:: Records supplied ::
──────────
[src/rtl/nibble_add_scheduler.sv]
// nibble_add_scheduler
// Time-shares one 4-bit ripple adder slice between two requesters and
// computes a + b + cin one nibble per cycle, least-significant nibble first.
//
// Parameters:
//   NIBBLES : number of 4-bit slices per operand (W = 4*NIBBLES)
// Ports:
//   clk                  : clock, all logic on the rising edge
//   reset                : synchronous, active-high
//   r0_valid / r1_valid  : requester has an operation pending
//   r0_ready / r1_ready  : requester operands accepted this cycle (IDLE only)
//   r0_a, r0_b, r1_a, r1_b : W-bit operands
//   r0_cin / r1_cin      : carry-in
//   res_valid            : result held and valid
//   res_ready            : consumer takes the result (only looked at in DONE)
//   res_id               : requester that owns the result
//   res_sum              : W-bit sum
//   res_cout             : final carry-out
//   res_ovf              : two's-complement overflow (only with NIBBLE_ADD_OVF_EN)
//
// Build option: define NIBBLE_ADD_OVF_EN to add the res_ovf output.
//
// Timing: acceptance in cycle 0 gives CALC in cycles 1..NIBBLES and
// res_valid from cycle NIBBLES+1. Acceptances are at least NIBBLES+2 apart.
`include "nibble_add_scheduler_defs.svh"

module nibble_add_scheduler
    import nibble_add_scheduler_pkg::*;
#(
    parameter  int NIBBLES = 4,
    localparam int W       = SLICE_W * NIBBLES
) (
    input  logic         clk,
    input  logic         reset,
    input  logic         r0_valid,
    input  logic         r1_valid,
    output logic         r0_ready,
    output logic         r1_ready,
    input  logic [W-1:0] r0_a,
    input  logic [W-1:0] r0_b,
    input  logic [W-1:0] r1_a,
    input  logic [W-1:0] r1_b,
    input  logic         r0_cin,
    input  logic         r1_cin,
    output logic         res_valid,
    input  logic         res_ready,
    output logic         res_id,
    output logic [W-1:0] res_sum,
    output logic         res_cout
`ifdef NIBBLE_ADD_OVF_EN
    ,
    output logic         res_ovf
`endif
);

    localparam int                 IDX_W    = idx_width(NIBBLES);
    localparam logic [IDX_W-1:0]   IDX_LAST = IDX_W'(NIBBLES - 1);

    // ------------------------------------------------------------------
    // State
    // ------------------------------------------------------------------
    state_t             state_reg;
    state_t             state_next;

    logic [IDX_W-1:0]   idx_reg;
    logic               carry_reg;
    logic               cin_reg;
    logic [W-1:0]       a_reg;
    logic [W-1:0]       b_reg;
    logic [W-1:0]       res_sum_reg;
    logic               res_cout_reg;
    logic               res_valid_reg;
    logic               res_id_reg;
    logic               last_grant_reg;
`ifdef NIBBLE_ADD_OVF_EN
    logic               res_ovf_reg;
`endif

    // ------------------------------------------------------------------
    // Control strobes from the FSM
    // ------------------------------------------------------------------
    logic               grant_any;
    logic               grant_id;
    logic               accept;
    logic               calc_last;
    logic               take;

    // ------------------------------------------------------------------
    // Adder slice
    // ------------------------------------------------------------------
    logic [SLICE_W-1:0] slice_a;
    logic [SLICE_W-1:0] slice_b;
    logic               slice_cin;
    logic [SLICE_W-1:0] slice_sum;
    logic               slice_cout;

    assign slice_a   = a_reg[SLICE_W*idx_reg +: SLICE_W];
    assign slice_b   = b_reg[SLICE_W*idx_reg +: SLICE_W];
    // The first nibble takes the requester's carry-in directly so the carry
    // register never has to be preloaded at acceptance.
    assign slice_cin = (idx_reg == '0) ? cin_reg : carry_reg;

    fulladder4_structural u_slice (
        .a         (slice_a),
        .b         (slice_b),
        .carry_in  (slice_cin),
        .sum       (slice_sum),
        .carry_out (slice_cout)
    );

    // ------------------------------------------------------------------
    // Round-robin arbitration: on a tie the requester not granted last wins.
    // ------------------------------------------------------------------
    always_comb begin
        grant_any = 1'b0;
        grant_id  = 1'b0;
        if (r0_valid && r1_valid) begin
            grant_any = 1'b1;
            grant_id  = ~last_grant_reg;
        end else if (r0_valid) begin
            grant_any = 1'b1;
            grant_id  = 1'b0;
        end else if (r1_valid) begin
            grant_any = 1'b1;
            grant_id  = 1'b1;
        end
    end

    // ------------------------------------------------------------------
    // FSM: state register
    // ------------------------------------------------------------------
    always_ff @(posedge clk) begin
        if (reset) begin
            state_reg <= IDLE;
        end else begin
            state_reg <= state_next;
        end
    end

    // ------------------------------------------------------------------
    // FSM: next state and handshake outputs
    // ------------------------------------------------------------------
    always_comb begin
        state_next = state_reg;
        r0_ready   = 1'b0;
        r1_ready   = 1'b0;
        accept     = 1'b0;
        calc_last  = 1'b0;
        take       = 1'b0;

        unique case (state_reg)
            IDLE: begin
                // Readies are gated by reset so a request seen in a reset
                // cycle is never acknowledged.
                if (grant_any && !reset) begin
                    accept     = 1'b1;
                    r0_ready   = ~grant_id;
                    r1_ready   = grant_id;
                    state_next = CALC;
                end
            end
            CALC: begin
                if (idx_reg == IDX_LAST) begin
                    calc_last  = 1'b1;
                    state_next = DONE;
                end
            end
            DONE: begin
                if (res_valid_reg && res_ready) begin
                    take       = 1'b1;
                    state_next = IDLE;
                end
            end
            default: begin
                state_next = IDLE;
            end
        endcase
    end

    // ------------------------------------------------------------------
    // Datapath registers
    // ------------------------------------------------------------------
    always_ff @(posedge clk) begin
        if (reset) begin
            idx_reg        <= '0;
            carry_reg      <= 1'b0;
            cin_reg        <= 1'b0;
            a_reg          <= '0;
            b_reg          <= '0;
            res_sum_reg    <= '0;
            res_cout_reg   <= 1'b0;
            res_valid_reg  <= 1'b0;
            res_id_reg     <= 1'b0;
            last_grant_reg <= 1'b1;
`ifdef NIBBLE_ADD_OVF_EN
            res_ovf_reg    <= 1'b0;
`endif
        end else begin
            if (accept) begin
                a_reg          <= grant_id ? r1_a   : r0_a;
                b_reg          <= grant_id ? r1_b   : r0_b;
                cin_reg        <= grant_id ? r1_cin : r0_cin;
                res_id_reg     <= grant_id;
                last_grant_reg <= grant_id;
                idx_reg        <= '0;
            end

            if (state_reg == CALC) begin
                res_sum_reg[SLICE_W*idx_reg +: SLICE_W] <= slice_sum;
                carry_reg <= slice_cout;
                if (calc_last) begin
                    idx_reg       <= '0;
                    res_cout_reg  <= slice_cout;
                    res_valid_reg <= 1'b1;
`ifdef NIBBLE_ADD_OVF_EN
                    // slice_sum[MSB] is the top bit of the final sum here.
                    res_ovf_reg   <= a_reg[W-1] ^ b_reg[W-1]
                                   ^ slice_sum[SLICE_W-1] ^ slice_cout;
`endif
                end else begin
                    idx_reg <= idx_reg + 1'b1;
                end
            end

            if (take) begin
                res_valid_reg <= 1'b0;
            end
        end
    end

    assign res_valid = res_valid_reg;
    assign res_id    = res_id_reg;
    assign res_sum   = res_sum_reg;
    assign res_cout  = res_cout_reg;
`ifdef NIBBLE_ADD_OVF_EN
    assign res_ovf   = res_ovf_reg;
`endif

endmodule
──────────
:: What you will do ::
Look through the data and show every line containing "localparam".

:: Response to this exercise ::
    localparam int W       = SLICE_W * NIBBLES
    localparam int                 IDX_W    = idx_width(NIBBLES);
    localparam logic [IDX_W-1:0]   IDX_LAST = IDX_W'(NIBBLES - 1);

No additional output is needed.